_Exercise description_: Look through the records below for the line with "cell type and". Return that line and each one after it up to and including the line with "worst data-port slew with drivers (ns): 0.05", exactly.

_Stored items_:
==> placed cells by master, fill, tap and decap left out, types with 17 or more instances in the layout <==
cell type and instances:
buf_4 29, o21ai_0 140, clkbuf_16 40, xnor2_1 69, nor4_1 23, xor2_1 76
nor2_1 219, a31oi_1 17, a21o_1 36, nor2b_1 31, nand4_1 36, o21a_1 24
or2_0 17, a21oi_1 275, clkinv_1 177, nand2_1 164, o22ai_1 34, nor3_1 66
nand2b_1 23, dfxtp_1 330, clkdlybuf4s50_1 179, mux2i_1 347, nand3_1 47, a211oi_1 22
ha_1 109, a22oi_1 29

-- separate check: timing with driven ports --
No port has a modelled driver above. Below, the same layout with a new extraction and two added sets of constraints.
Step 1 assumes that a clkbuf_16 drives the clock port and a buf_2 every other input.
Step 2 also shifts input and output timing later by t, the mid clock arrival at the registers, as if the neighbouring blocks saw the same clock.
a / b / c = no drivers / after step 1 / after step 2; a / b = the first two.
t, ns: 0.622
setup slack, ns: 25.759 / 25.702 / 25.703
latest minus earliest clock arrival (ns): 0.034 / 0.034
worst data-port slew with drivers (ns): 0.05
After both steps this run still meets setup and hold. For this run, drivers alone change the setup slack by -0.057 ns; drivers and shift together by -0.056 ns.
Background: an optimization exercise with open tools, aiming at small area, a short achievable clock period and few clock cycles per item. Do not read the settings as production practice. Function was checked by simulation only, so behaviour that the tests miss may differ from the original.

==> flow/design.v (excerpt) <==
module seal_sha256 (
    input  wire         clk,
    input  wire         rst,
    input  wire         in_valid,
    output wire         in_ready,
    input  wire [31:0]  in_data,
    input  wire         in_new,
    output wire         out_valid,
    output wire [255:0] digest
);
==> flow/config.mk <==
export PLATFORM = sky130hd
export DESIGN_NAME = seal_sha256
export DESIGN_NICKNAME = seal_sha256
export VERILOG_FILES = /design/flow/design.v
export SDC_FILE = /design/flow/constraint.sdc
export NUM_CORES = 4
export LEC_CHECK = 0
export CAP_MARGIN = 20
export CORE_MARGIN = 2
export CORE_UTILIZATION = 60
export CTS_BUF_LIST = sky130_fd_sc_hd__clkbuf_8
export CTS_CLUSTER_DIAMETER = 50
export CTS_CLUSTER_SIZE = 20
export PLACE_DENSITY = 0.75
export SLEW_MARGIN = 20
==> flow/constraint.sdc <==
create_clock -name core_clock -period 10.0 [get_ports {clk}]
set_input_delay 2.0000 -clock core_clock [delete_from_list [all_inputs] [get_ports {clk}]]
set_output_delay 2.0000 -clock core_clock [all_outputs]
set_load 0.01 [all_outputs]
standard.sh (not shown) runs the stock make flow with config.mk's settings and CLKGATE_MAP_FILE= SYNTH_SCRIPT=/design/flow/synth_recipe.tcl, a recipe that flattens the netlist after the stock synthesis.
==> flow/flow/run.sh <==
#!/bin/bash
# The standard layout, with two changes to how it is made:
#  - each port is buffered by the smallest buffer (sky130_fd_sc_hd__buf_1)
#    instead of the one buffer_ports picks by default;
#  - timing repair aims for a setup slack of 5.5 ns at the 10 ns clock.
set -euo pipefail
export BUFFER_PORTS_ARGS="-buffer_cell sky130_fd_sc_hd__buf_1"
export SETUP_SLACK_MARGIN=5.5
bash standard.sh > standard_flow.log 2>&1
Testbench counts at the start, summed over its fixed seeds: cycles 33,312, blocks 512.
Rerun with:
==> flow/flow/run.sh (replaced) <==
#!/bin/bash
# The standard layout, with two changes to how it is made:
#  - each port is buffered by the smallest buffer (sky130_fd_sc_hd__buf_1)
#    instead of the one buffer_ports picks by default;
#  - timing repair aims for a setup slack of 5.25 ns at the 10 ns clock.
set -euo pipefail
export BUFFER_PORTS_ARGS="-buffer_cell sky130_fd_sc_hd__buf_1"
export SETUP_SLACK_MARGIN=5.25
bash standard.sh > standard_flow.log 2>&1
- CTS_CLUSTER_DIAMETER: 50 -> 40
- CTS_CLUSTER_SIZE: 20 -> 16
Result: The changed run passed the timing, DRC and antenna checks. Cell area stays flat. Global-route usage hardly moves. Die area does not change. Cell count grows by 0.69%. Maximum frequency shrinks by 0.36%.
Rerun with:
- CTS_CLUSTER_DIAMETER: 40 -> 50
- CTS_CLUSTER_SIZE: 16 -> 20
Outcome: Routed wire length is lower slightly; worst setup slack improves by 0.029 ns; non-clock buffer count is lower by 11; register-to-register slack improves by 0.03 ns; die area does not change.

---

## run 1
Another version of the RTL of seal_sha256 (not shown whole).
For scale: ~4700 cells after synthesis, roughly 1100 flip-flops, about 290 I/O pins.
==> flow/config.mk <==
export PLATFORM = sky130hd
export DESIGN_NAME = seal_sha256
export DESIGN_NICKNAME = seal_sha256
export VERILOG_FILES = /design/flow/design.v
export SDC_FILE = /design/flow/constraint.sdc
export NUM_CORES = 4
export LEC_CHECK = 0
export CAP_MARGIN = 20
export CORE_MARGIN = 2
export CORE_UTILIZATION = 60
export PLACE_DENSITY = 0.75
export SETUP_SLACK_MARGIN = 5
export SLEW_MARGIN = 20
==> flow/constraint.sdc <==
create_clock -name core_clock -period 10.0 [get_ports {clk}]
set_input_delay 2.0000 -clock core_clock [delete_from_list [all_inputs] [get_ports {clk}]]
set_output_delay 2.0000 -clock core_clock [all_outputs]
set_load 0.01 [all_outputs]
==> flow/flow/run.sh <==
#!/bin/bash
# The standard layout, with each port buffered by the smallest buffer
# (sky130_fd_sc_hd__buf_1) instead of the one buffer_ports picks by default.
set -euo pipefail
export BUFFER_PORTS_ARGS="-buffer_cell sky130_fd_sc_hd__buf_1"
bash standard.sh > standard_flow.log 2>&1
Run 1 completed every stage of the flow, and the final layout passed the timing, DRC and antenna checks.
Testbench counts of run 1, summed over its fixed seeds: cycles 33,312, blocks 512.
## Diff of input files: run 2 against run 1
- CTS_CLUSTER_DIAMETER: unset -> 40
- CTS_CLUSTER_SIZE: unset -> 16
- CTS_BUF_LIST: unset -> sky130_fd_sc_hd__clkbuf_8
## What came out
Global routing met1 resource utilization, run 1 and run 2: larger value in run 1
Measured against each other, run 1 and run 2 differ in hold slack, the higher figure coming from run 1.
For run 2, the cell with the biggest individual delay on the critical path was sky130_fd_sc_hd__fa_1, unlike run 1, where it was sky130_fd_sc_hd__nand2b_1.
Run 2: full flow OK, the timing, DRC and antenna checks passed
The relative area change from synthesis to final layout in run 2 sits 1.3 points below the value recorded for run 1.
For the routed wire length on met2, run 2 came in 620 um lower than run 1 did.
As of run 2, clock tree buffer count of the final layout had risen by a little under 10% compared to run 1.
Sort run 1 and run 2 by final cell count, descending, and run 2 comes first.
Diff run 1 -> run 2: share of layout cells above drive strength 1 increased by 1.1 points relative to the old numbers; area taken by flip-flops and latches closely matched the old numbers.
Run 2 vs. run 1: sequential share of layout area went up by 0.53 points.
The following lists how run 3 was set up differently from run 2:
- a deleted SETUP_SLACK_MARGIN that had been 5
==> flow/flow/run.sh <==
#!/bin/bash
# The standard layout, with two changes to how it is made:
#  - each port is buffered by the smallest buffer (sky130_fd_sc_hd__buf_1)
#    instead of the one buffer_ports picks by default;
#  - timing repair aims for a setup slack of 5.5 ns at the 10 ns clock.
set -euo pipefail
export BUFFER_PORTS_ARGS="-buffer_cell sky130_fd_sc_hd__buf_1"
export SETUP_SLACK_MARGIN=5.5
bash standard.sh > standard_flow.log 2>&1
==> notes.md <==
Highest attainable clock frequency in run 3 vs run 2: up 1.9%. Re layout buffer count excluding clock buffers: run 3 is 88 up on run 2.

_Reply_:
cell type and instances:
buf_4 29, o21ai_0 140, clkbuf_16 40, xnor2_1 69, nor4_1 23, xor2_1 76
nor2_1 219, a31oi_1 17, a21o_1 36, nor2b_1 31, nand4_1 36, o21a_1 24
or2_0 17, a21oi_1 275, clkinv_1 177, nand2_1 164, o22ai_1 34, nor3_1 66
nand2b_1 23, dfxtp_1 330, clkdlybuf4s50_1 179, mux2i_1 347, nand3_1 47, a211oi_1 22
ha_1 109, a22oi_1 29

-- separate check: timing with driven ports --
No port has a modelled driver above. Below, the same layout with a new extraction and two added sets of constraints.
Step 1 assumes that a clkbuf_16 drives the clock port and a buf_2 every other input.
Step 2 also shifts input and output timing later by t, the mid clock arrival at the registers, as if the neighbouring blocks saw the same clock.
a / b / c = no drivers / after step 1 / after step 2; a / b = the first two.
t, ns: 0.622
setup slack, ns: 25.759 / 25.702 / 25.703
latest minus earliest clock arrival (ns): 0.034 / 0.034
worst data-port slew with drivers (ns): 0.05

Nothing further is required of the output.